Test: unzip -q -c myapp.apk.signed pinlist.meta | od --endian=big -w8 -tx4
Bug: 79259761
Bug: 65316207
Change-Id: I71c01ac24e93afe75f60697a9849e1dd35e1b49d

2 files changed, 132 insertions, 4 deletions

diff --git a/tools/signapk/src/com/android/signapk/CountingOutputStream.java b/tools/signapk/src/com/android/signapk/CountingOutputStream.java
new file mode 100644
index 0000000000..893a780440
--- /dev/null
+++ b/tools/signapk/src/com/android/signapk/CountingOutputStream.java
@@ -0,0 +1,59 @@
+/*
+ * Copyright (C) 2018 The Android Open Source Project
+ *
+ * Licensed under the Apache License, Version 2.0 (the "License");
+ * you may not use this file except in compliance with the License.

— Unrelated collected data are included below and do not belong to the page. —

===== src/rtl/bsg_fifo_rolly_replay_tx.sv =====
// Read-side controller for a rolly FIFO: streams windows of beats onto a link, then waits for
// a remote ack (release window) or nack/timeout (roll the FIFO back and replay the window).
module bsg_fifo_rolly_replay_tx #(
  parameter int unsigned width_p       = 8,
  parameter int unsigned window_p      = 8,
  parameter int unsigned timeout_p     = 255,
  parameter int unsigned max_retries_p = 3
) (
  input  logic               clk_i,
  input  logic               reset_n_i,
  input  logic [width_p-1:0] fifo_data_i,
  input  logic               fifo_v_i,
  output logic               fifo_yumi_o,
  output logic               fifo_rollback_v_o,
  output logic               fifo_ack_v_o,
  output logic [width_p-1:0] link_data_o,
  output logic               link_v_o,
  input  logic               link_ready_i,
  output logic               link_replay_o,
  input  logic               resp_v_i,
  input  logic               resp_ack_i,
  output logic               error_o
);

  localparam int unsigned SentW  = $clog2(window_p + 1);
  localparam int unsigned TimerW = $clog2(timeout_p + 1);
  localparam int unsigned RetryW = $clog2(max_retries_p + 2);

  localparam logic [SentW-1:0]  WindowFull  = SentW'(window_p);
  localparam logic [TimerW-1:0] TimeoutLast = TimerW'(timeout_p - 1);
  localparam logic [RetryW-1:0] RetryMax    = RetryW'(max_retries_p);

  typedef enum logic [2:0] {StSend, StWait, StAck, StRollback, StHalt} state_e;

  state_e             state_q, state_d;
  logic [SentW-1:0]   sent_cnt_q, sent_cnt_d;
  logic [TimerW-1:0]  timer_q, timer_d;
  logic [RetryW-1:0]  retry_cnt_q, retry_cnt_d;
  logic               error_q, error_d;

  logic               link_v;
  logic               yumi;
  logic               nack;
  logic [SentW-1:0]   sent_inc;

  assign sent_inc = sent_cnt_q + SentW'(1);

  always_comb begin
    state_d     = state_q;
    sent_cnt_d  = sent_cnt_q;
    timer_d     = timer_q;
    retry_cnt_d = retry_cnt_q;
    error_d     = error_q;
    link_v      = 1'b0;
    yumi        = 1'b0;
    nack        = 1'b0;

    unique case (state_q)
      StSend: begin
        link_v = fifo_v_i & (sent_cnt_q < WindowFull);
        yumi   = link_v & link_ready_i;
        if (yumi) begin
          sent_cnt_d = sent_inc;
          if (sent_inc == WindowFull) state_d = StWait;
        end else if (!fifo_v_i && (sent_cnt_q != '0)) begin
          // FIFO ran dry mid-window: close the partial window
          state_d = StWait;
        end
      end
      StWait: begin
        timer_d = timer_q + TimerW'(1);
        if (resp_v_i) begin
          if (resp_ack_i) state_d = StAck;
          else            nack    = 1'b1;
        end else if (timer_q == TimeoutLast) begin
          nack = 1'b1;
        end
        if (nack) begin
          if (retry_cnt_q == RetryMax) begin
            state_d = StHalt;
            error_d = 1'b1;
          end else begin
            retry_cnt_d = retry_cnt_q + RetryW'(1);
            state_d     = StRollback;
          end
        end
      end
      StAck: begin
        sent_cnt_d  = '0;
        timer_d     = '0;
        retry_cnt_d = '0;
        state_d     = StSend;
      end
      StRollback: begin
        sent_cnt_d = '0;
        timer_d    = '0;
        state_d    = StSend;
      end
      StHalt: begin
        state_d = StHalt;
      end
      default: begin
        state_d = StSend;
      end
    endcase
  end

  always_ff @(posedge clk_i or negedge reset_n_i) begin
    if (!reset_n_i) begin
      state_q     <= StSend;
      sent_cnt_q  <= '0;
      timer_q     <= '0;
      retry_cnt_q <= '0;
      error_q     <= 1'b0;
    end else begin
      state_q     <= state_d;
      sent_cnt_q  <= sent_cnt_d;
      timer_q     <= timer_d;
      retry_cnt_q <= retry_cnt_d;
      error_q     <= error_d;
    end
  end

  // Handshake outputs are held low combinationally while reset is asserted
  assign link_v_o          = link_v & reset_n_i;
  assign fifo_yumi_o       = yumi & reset_n_i;
  assign fifo_ack_v_o      = (state_q == StAck) & reset_n_i;
  assign fifo_rollback_v_o = (state_q == StRollback) & reset_n_i;
  assign link_data_o       = fifo_data_i;
  assign link_replay_o     = (retry_cnt_q != '0) & link_v_o;
  assign error_o           = error_q;

endmodule


===== config.mk =====
export PLATFORM = sky130hd
export DESIGN_NAME = bsg_fifo_rolly_replay_tx
export DESIGN_NICKNAME = d
export VERILOG_FILES = /design/src/rtl/bsg_fifo_rolly_replay_tx.sv
export SDC_FILE = /design/constraint.sdc
export NUM_CORES = 1
export LEC_CHECK = 0
export BUFFER_PORTS_ARGS = -buffer_cell sky130_fd_sc_hd__buf_2
export CAP_MARGIN = 0
export CORE_ASPECT_RATIO = 1.25
export CORE_MARGIN = 8
export CORE_UTILIZATION = 35
export DETAILED_ROUTE_END_ITERATION = 12
export SLEW_MARGIN = 20
export SYNTH_ARGS = -nofsm -noshare
export SYNTH_HDL_FRONTEND = slang
export SYNTH_SLANG_ARGS = --single-unit

===== constraint.sdc =====
create_clock -name clk_i -period 1.5 [get_ports clk_i]
set_input_delay 0.15 -clock clk_i [delete_from_list [all_inputs] [get_ports clk_i]]
set_output_delay 0.15 -clock clk_i [all_outputs]
set_load 0.01 [all_outputs]

==> results of run 1 <==
## placed cells by master (no fill, tap or decap), types with 2 or more instances in the layout
cell / n
inv_1: 9
nand4b_1: 2
buf_4: 14
nand3_1: 3
a21oi_1: 2
xor2_1: 2
and3_1: 3
dfrtp_1: 17
nand2_1: 14
o21ai_0: 13
nand4_1: 3
ha_1: 6
clkbuf_8: 3
nor2_1: 13
buf_6: 2
mux2i_1: 10
dfrtp_2: 2
buf_2: 11
## per-stage QoR
stage | hold slack (ns) | setup WS (ns) | area, sq um | total power (uW)
after floorplan | -0.146 | 0.0461 | 1230 | 1430
after global placement | -0.00984 | 0.0524 | 1340 | 1710
after detailed placement | -0.00778 | 0.0310 | 1340 | 1770
after CTS | 0.264 | -0.0397 | 1420 | 2190
after global routing | 0.290 | -0.129 | 1480 | 2470
final | 0.269 | -0.0531 | 1480 | 2270
## cells by family after synthesis
logic type      share of synthesized area [%]
xor+xnor                                 1.42
buf+inv                                  10.1
simple gates                             23.7
mux                                      8.11
compound gates                           11.0
flops                                    38.5
fa+ha+maj                                7.10
## worst paths after layout
path / endpoint / startpoint / slack (ns) / cells after the start
max in group asynchronous: state_q[1] / reset_n_i / 0.67 / 3
max reg2reg: state_q[0] / state_q[1] / 0.06 / 6
min: state_q[1] / resp_v_i / 0.27 / 3
min in group asynchronous: sent_cnt_q[2] / reset_n_i / 0.32 / 2
max: fifo_rollback_v_o / state_q[1] / -0.05 / 5
min reg2reg: error_o / error_o / 0.48 / 1
## final cells by class
cell class	count	area [sq um]	area share, %
inverters	9	33.8	2.29
clock inverters	1	5.00	0.339
repair buffers	28	193	13.1
multi-input cells	92	676	45.8
clock buffers	3	41.3	2.80
well taps	39	48.8	3.31
flip-flops and latches	19	478	32.4
## per-layer routing
metal | track usage, % | vias up | wire [um]
li1 | - | 489 | -
met4 | 3.29 | 0 | 18
met2 | 16.2 | 15 | 1240
met3 | 3.82 | 2 | 108
met5 | 0 | - | 0
met1 | 10.4 | 448 | 1230
## state kept, by name, summed over array words and instances, names as in the netlist
signal       flops
error_o          1
retry_cnt_q      3
sent_cnt_q       4
state_q          3
timer_q          8
## power breakdown
part           leakage [uW]  total (uW)  switching (uW)  internal (uW)
clock             0.0000255         368             183            185
combinational      0.000478        1110             553            559
sequential         0.000250         789             128            661
## worst reg2reg max path, stage by stage, from the launching register on
cell and delay [ns]:
dfrtp_2 0.45, buf_4 0.15, buf_6 0.12, nor3b_4 0.22
buf_6 0.14, nand3b_4 0.11, a31oi_1 0.19
## repair_timing
action / CTS / global route
pin swaps: 0 / 3
gates resized for setup: 3 / 12
hold endpoints to repair: 19 / 0
buffers inserted: 3 / 1
setup endpoints to repair: 5 / 10
hold buffers: 1 / 0
==> impl_metrics.py, run 1 <==
metrics = {
    "timing": {
        "fin_tns_setup_ns": -0.0648,
        "rsz0062_at_grt": "true",
        "finalSetupViolCount": 3,
        "tightestPinTransition_ns": 0.276,
        "fin_crit_ns": 1.55,
        "slew_violations": 0,
        "slew_headroom_pct": 81.4,
        "fin_worst_skew_ns": 0.00908,
        "max_freq_ghz": 0.644,
        "setup_slack_ns": -0.0531,
        "period_share_pct": 104,
        "hold_violations": 0,
    },
    "setup_path": {
        "cp_max_fo": 5,
        "crit_arrival_ns": 1.40,
        "slowest_delay_ns": 0.45,
        "path_cells": "buf_4 > buf_6 > nor2b_4 > and3_1 > buf_2",
        "required_ns": 1.35,
        "cp-end-kind": "output pin",
        "crit_family": "flip-flops",
        "path_class": "reg2out",
        "cp.buffers_inverters": 3,
        "worst_path_max_delay_cell": "dfrtp_2",
        "startpoint_type": "flop",
    },
    "detailed_routing": {
        "routedWlPerCell_um": 13.6,
        "wirelength_um": 2590,
        "ant_nets": 0,
        "viasPerCell": 4.99,
        "drc": 0,
        "vias": 954,
        "drt-initial-drc-count": 28,
        "dr.pass1.iters": 4,
    },
    "logic_synthesis": {
        "syn_nets": 153,
        "synth_common_cells": "dfrtp_1, nand2_1, o21ai_0",
        "synth.distinct_cells": 34,
        "ys_top_cells_by_area": "dfrtp_1, mux2i_1, ha_1, o21ai_0, buf_4",
        "yosys_warnings": 0,
        "synth-seq-area-share_pct": 38.5,
        "synth_cells": 132,
        "netlist_area_sq_um": 1230,
        "synthMostInstantiatedCell": "dfrtp_1",
        "synth.top_cell.area_share_pct": 38.5,
        "synth_edf_count": 0,
        "avgSynthCellArea_sq_um": 9.35,
        "synth_seq_cells": 19,
        "async_reset_ff_share_pct": 100,
        "synth_top_area_cell": "dfrtp_1",
        "synthFlopType": "dfrtp_1",
    },
    "power": {
        "power_leakage_uw": 0.000753,
        "cellPowerDensity_nw_per_um2": 1540,
        "worst_ir_drop_vdd_uv": 895,
    },
    "clock_network": {
        "clock_path_buffers": 2,
        "h-tree-depth": 1,
        "numCtsBuffers": 3,
        "cts-root-buf": "clkbuf_8",
        "clock-sinks": 19,
        "worstSkewPairLatency_ns": 0.26,
        "cts_tree": "yes",
        "clkTransAtPathRegs_ns": 0.07,
    },
    "status": {
        "status": "finished with violations",
        "violations": "setup timing",
    },
    "cells_and_area": {
        "antennaDiodeCount": 0,
        "fin_util_pct": 43.1,
        "fillers": 350,
        "area_growth_pct": 19.6,
        "final_cells": 191,
        "nNetsFinal": 174,
        "drive_above_1_share_pct": 28.9,
    },
    "floorplanning": {
        "row_count": 24,
        "coreArea_sq_um": 3420,
        "die-area_sq_um": 5690,
        "io_pins": 28,
        "fp.dieW_um": 69.1,
        "die_y_um": 82.4,
        "start_util_pct": 36.0,
    },
    "run": {
        "maxCapViolCount": 0,
    },
    "global_route": {
        "grt_pass1_wl_um": 4420,
        "gr-total-overflow": 0,
        "grt.total_usage_pct": 9.40,
        "grt_max_degree": 16,
        "grt_pass1_vias": 1018,
        "antenna_found_initial": 0,
    },
    "placement": {
        "dp_hpwl_um": 1910,
        "gp_congestion": 0.774,
        "io_buffers": 11,
        "placed_cells": 182,
    },
    "min_path": {
        "hold_path_class": "in2reg",
    },
}
(Power assumes the default switching activity.)
==> run 2: changes to the inputs <==
==> constraint.sdc (replaced) <==
create_clock -name clk_i -period 1.6 [get_ports clk_i]
set_input_delay 0.16 -clock clk_i [delete_from_list [all_inputs] [get_ports clk_i]]
set_output_delay 0.16 -clock clk_i [all_outputs]
set_load 0.01 [all_outputs]
==> run 2 against run 1 <==
The run now ends clean. Flip-flop and latch count unchanged. Global-route usage decreased by 0.40 points. Critical path depth unchanged. Sequential share of layout area increased by 1.8 points. Worst hold slack improved by 0.013 ns. Via count decreased by 1.9%. Largest cell class unchanged. Non-clock buffer count decreased by 6.
==> impl_metrics.py, run 2 (synthesis results as in run 1) <==
metrics = {
    "timing": {
        "fin_worst_skew_ns": 0.00303,
        "slew_violations": 0,
        "hold_violations": 0,
        "tightestPinTransition_ns": 0.278,
        "setup_slack_ns": 0.0507,
        "fin_crit_ns": 1.55,
        "max_freq_ghz": 0.645,
        "finalSetupViolCount": 0,
        "rsz0062_at_grt": "true",
        "period_share_pct": 96.8,
        "slew_headroom_pct": 81.5,
    },
    "floorplanning": {
        "row_count": 24,
        "io_pins": 28,
        "die_y_um": 82.4,
        "die-area_sq_um": 5690,
        "coreArea_sq_um": 3420,
        "start_util_pct": 36.0,
        "fp.dieW_um": 69.1,
    },
    "setup_path": {
        "cp_max_fo": 7,
        "required_ns": 1.44,
        "startpoint_type": "flop",
        "path_class": "reg2out",
        "worst_path_max_delay_cell": "dfrtp_2",
        "path_cells": "nor3_4 > nand4b_1 > inv_1 > and2_1 > buf_2",
        "slowest_delay_ns": 0.47,
        "cp-end-kind": "output pin",
        "crit_arrival_ns": 1.39,
    },
    "cells_and_area": {
        "final_common_cell": "dfrtp_1",
        "reg_top3": "timer_q (8), sent_cnt_q (4)",
        "final_cell_mix": "dfrtp_1, nand2_1, o21ai_0",
        "fin_util_pct": 40.9,
        "regMostFlops": "timer_q",
        "fillers": 351,
        "largest_reg_flops": 8,
        "nNetsFinal": 168,
        "fin_area_sq_um": 1400,
        "drive_above_1_share_pct": 24.0,
        "antennaDiodeCount": 0,
        "final_cells": 185,
        "area_growth_pct": 13.4,
    },
    "status": {
        "status": "finished, final reports clean",
    },
    "clock_network": {
        "cts_tree": "yes",
        "clkTransAtPathRegs_ns": 0.07,
        "cts-root-buf": "clkbuf_8",
        "clock-sinks": 19,
        "numCtsBuffers": 3,
        "h-tree-depth": 1,
        "clock_path_buffers": 2,
        "worstSkewPairLatency_ns": 0.25,
    },
    "detailed_routing": {
        "viasPerCell": 5.06,
        "drt-initial-drc-count": 57,
        "vias": 936,
        "wirelength_um": 2410,
        "drc": 0,
        "routedWlPerCell_um": 13.0,
        "dr.pass1.iters": 4,
        "ant_nets": 0,
    },
    "global_route": {
        "grt_pass1_wl_um": 4280,
        "grt.total_usage_pct": 9.00,
        "grt_max_degree": 15,
        "grt_pass1_vias": 974,
        "antenna_found_initial": 0,
        "gr-total-overflow": 0,
    },
    "placement": {
        "dp_hpwl_um": 1960,
        "placed_cells": 179,
        "gp_congestion": 0.768,
        "post-place-ws_ns": 0.0881,
        "io_buffers": 11,
        "dpl_cell_area_sq_um": 1310,
    },
    "min_path": {
        "hold_path_class": "in2reg",
    },
    "run": {
        "maxCapViolCount": 0,
    },
    "power": {
        "worst_ir_drop_vdd_uv": 813,
        "cellPowerDensity_nw_per_um2": 1400,
        "p_total_uw": 1960,
        "power_leakage_uw": 0.000714,
    },
}
[run 2: critical path, delay by kind of cell (launching register included)]
kind | cells | cell delay, ns
flops | 1 | 0.47
simple gates | 3 | 0.46
buf+inv | 2 | 0.21
[run 2: layout make-up]
cell class              instances  area (sq um)  share of cell area, %
clock buffers                   3          41.3                   2.95
clock inverters                 1          5.00                  0.358
inverters                       9          33.8                   2.42
multi-input cells              92           652                   46.6
flip-flops and latches         19           478                   34.2
well taps                      39          48.8                   3.49
repair buffers                 22           140                   10.0
[run 2: metal layers]
layer / share of wire, % / GRT usage (%) / vias up
met5: 0 / 0 / -
met4: 0 / 2.05 / 0
met3: 5.2 / 3.23 / 0
met2: 50 / 16.2 / 25
met1: 45 / 10.1 / 438
li1: - / - / 473
[run 2: where the power goes]
group | internal, uW | switching, uW | total [uW] | leakage, uW
combinational | 417 | 426 | 842 | 0.000439
clock | 173 | 161 | 334 | 0.0000255
sequential | 620 | 159 | 779 | 0.000250
total | 1210 | 746 | 1960 | 0.000714
[run 2: path summary, 6_finish.rpt]
| check | start | to | slack (ns) | cells past startpoint |
|---|---|---|---|---|
| worst max-delay path | state_q[2] | fifo_yumi_o | 0.05 | 5 |
| worst min-delay path | resp_v_i | state_q[0] | 0.28 | 3 |
| worst max register to register | sent_cnt_q[1] | state_q[0] | 0.09 | 5 |
| worst min register to register | error_o | error_o | 0.49 | 1 |
| max in group asynchronous | reset_n_i | state_q[1] | 1.04 | 3 |
| min in group asynchronous | reset_n_i | error_o | 0.41 | 3 |
[run 2: what timing repair did]
item | CTS | global route
pin swaps | 0 | 3
gates resized for setup | 3 | 3
setup buffers | 0 | 1
hold endpoints to repair | 19 | 0
endpoints found under the setup margin | 3 | 4
hold buffers | 1 | 0
[run 2: stage by stage]
step / hold slack, ns / TNS (ns)
after floorplan: -0.136 / 0
after global placement: 0.154 / 0
after detailed placement: 0.162 / 0
after CTS: 0.274 / 0
after global routing: 0.313 / -0.0318
final: 0.283 / 0
==> run 3: changes to the inputs <==
--- a/config.mk
+++ b/config.mk
@@ -5,12 +5,14 @@
 export SDC_FILE = /design/constraint.sdc
 export NUM_CORES = 1
 export LEC_CHECK = 0
+export ABC_CLOCK_PERIOD_IN_PS = 1600
 export BUFFER_PORTS_ARGS = -buffer_cell sky130_fd_sc_hd__buf_2
 export CAP_MARGIN = 0
 export CORE_ASPECT_RATIO = 1.25
-export CORE_MARGIN = 8
+export CORE_MARGIN = 2
 export CORE_UTILIZATION = 35
 export DETAILED_ROUTE_END_ITERATION = 12
+export REMOVE_ABC_BUFFERS = 1
 export SLEW_MARGIN = 20
 export SYNTH_ARGS = -nofsm -noshare
 export SYNTH_HDL_FRONTEND = slang
==> run 3 against run 2 <==
Die area shrank 29%. Non-clock buffer count grew 3. First-iteration DRC count shrank 70%. Via count grew 5.1%. Clock power is essentially flat. Clock-buffer cell count grew 1. Fmax grew 0.21%. Flip-flop and latch count is the same. Register-to-register slack is essentially flat. Design area grew 1.7%. Critical endpoint unchanged. Largest cell class unchanged.
==> impl_metrics.py, run 3 (synthesis results as in run 1) <==
metrics = {
    "status": {
        "status": "finished, final reports clean",
    },
    "cells_and_area": {
        "final_cell_mix": "dfrtp_1, nand2_1, o21ai_0",
        "regArea_sq_um": 479,
        "reg_top3": "timer_q (8), sent_cnt_q (4)",
        "final_common_cell": "dfrtp_1",
        "drive_above_1_share_pct": 24.8,
        "multi_input_area_sq_um": 651,
        "fin_area_sq_um": 1420,
        "fillers": 364,
        "antennaDiodeCount": 0,
        "area_growth_pct": 15.3,
        "fin_util_pct": 41.6,
        "nNetsFinal": 171,
        "largest_reg_flops": 8,
        "regMostFlops": "timer_q",
    },
    "global_route": {
        "grt_pass1_wl_um": 4420,
        "grt_pass1_vias": 1025,
        "grt.total_usage_pct": 13.6,
        "gr-total-overflow": 0,
        "grt_max_degree": 15,
        "antenna_found_initial": 0,
    },
    "clock_network": {
        "clock-sinks": 19,
        "cts-root-buf": "clkbuf_8",
        "numCtsBuffers": 3,
        "clkTransAtPathRegs_ns": 0.07,
        "clock_path_buffers": 2,
        "h-tree-depth": 1,
        "cts_tree": "yes",
        "worstSkewPairLatency_ns": 0.26,
    },
    "floorplanning": {
        "row_count": 24,
        "fp.dieW_um": 57.1,
        "die_y_um": 70.4,
        "start_util_pct": 36.0,
        "die-area_sq_um": 4020,
        "coreArea_sq_um": 3420,
        "io_pins": 28,
    },
    "timing": {
        "fin_tns_setup_ns": 0,
        "finalSetupViolCount": 0,
        "max_freq_ghz": 0.647,
        "slew_violations": 0,
        "fin_crit_ns": 1.55,
        "rsz0062_at_grt": "true",
        "whs_ns": 0.259,
        "tightestPinTransition_ns": 0.409,
        "hold_violations": 0,
        "slew_headroom_pct": 72.6,
        "fin_worst_skew_ns": 0.00336,
        "period_share_pct": 96.6,
    },
    "power": {
        "p_total_uw": 2020,
        "cellPowerDensity_nw_per_um2": 1420,
        "worst_ir_drop_vdd_uv": 740,
        "power_leakage_uw": 0.000726,
    },
    "setup_path": {
        "cp-end-kind": "output pin",
        "rrSetupSlack_ns": 0.10,
        "ff2ff_path_depth": 5,
        "required_ns": 1.44,
        "startpoint_type": "flop",
        "crit_family": "simple AND/OR/NAND/NOR gates",
        "path_cells": "nor3_4 > nand4b_1 > inv_1 > and2_1 > buf_2",
        "slowest_delay_ns": 0.46,
        "timing.rr.start": "state_q[1]",
        "cp.buffers_inverters": 2,
        "worst_path_max_delay_cell": "dfrtp_2",
        "path_class": "reg2out",
        "crit_arrival_ns": 1.39,
        "crit-reg2reg-capture": "timer_q[4]",
        "cp_max_fo": 6,
    },
    "min_path": {
        "whs_path_depth": 3,
        "hold_path_class": "in2reg",
        "min_to": "state_q[0]",
        "hp-start": "resp_v_i",
    },
    "detailed_routing": {
        "dr.pass1.iters": 5,
        "routedWlPerCell_um": 13.2,
        "drt-initial-drc-count": 17,
        "drc": 0,
        "viasPerCell": 5.23,
        "ant_nets": 0,
        "vias": 984,
        "wirelength_um": 2480,
    },
    "placement": {
        "io_buffers": 11,
        "dp_hpwl_um": 1900,
        "gp_congestion": 0.793,
        "dpl_cell_area_sq_um": 1300,
    },
    "run": {
        "maxCapViolCount": 0,
    },
}
-- run 3: changes by cell type in the layout (fill, tap and decap cells not counted), sizes merged --
cell         before  now
buf              21   23
clkbuf            3    4
clkinv            1    0
dlygate4sd3       1    2
-- run 3: cell type report --
| type | instances | area share, % |
|---|---|---|
| Clock buffer | 4 | 3.17 |
| Inverter | 9 | 2.37 |
| Multi-Input combinational cell | 92 | 45.7 |
| Sequential cell | 19 | 33.7 |
| Tap cell | 39 | 3.43 |
| Timing Repair Buffer | 25 | 11.6 |
-- run 3: layer usage --
| layer | up-vias | track usage (%) | share of wire (%) |
|---|---|---|---|
| li1 | 481 | - | - |
| met5 | - | 0 | 0 |
| met1 | 474 | 15.3 | 41 |
| met2 | 24 | 23.9 | 54 |
| met3 | 5 | 2.96 | 3.2 |
| met4 | 0 | 6.20 | 1.8 |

+ * You may obtain a copy of the License at
+ *
+ *      http://www.apache.org/licenses/LICENSE-2.0
+ *
+ * Unless required by applicable law or agreed to in writing, software
+ * distributed under the License is distributed on an "AS IS" BASIS,
+ * WITHOUT WARRANTIES OR CONDITIONS OF ANY KIND, either express or implied.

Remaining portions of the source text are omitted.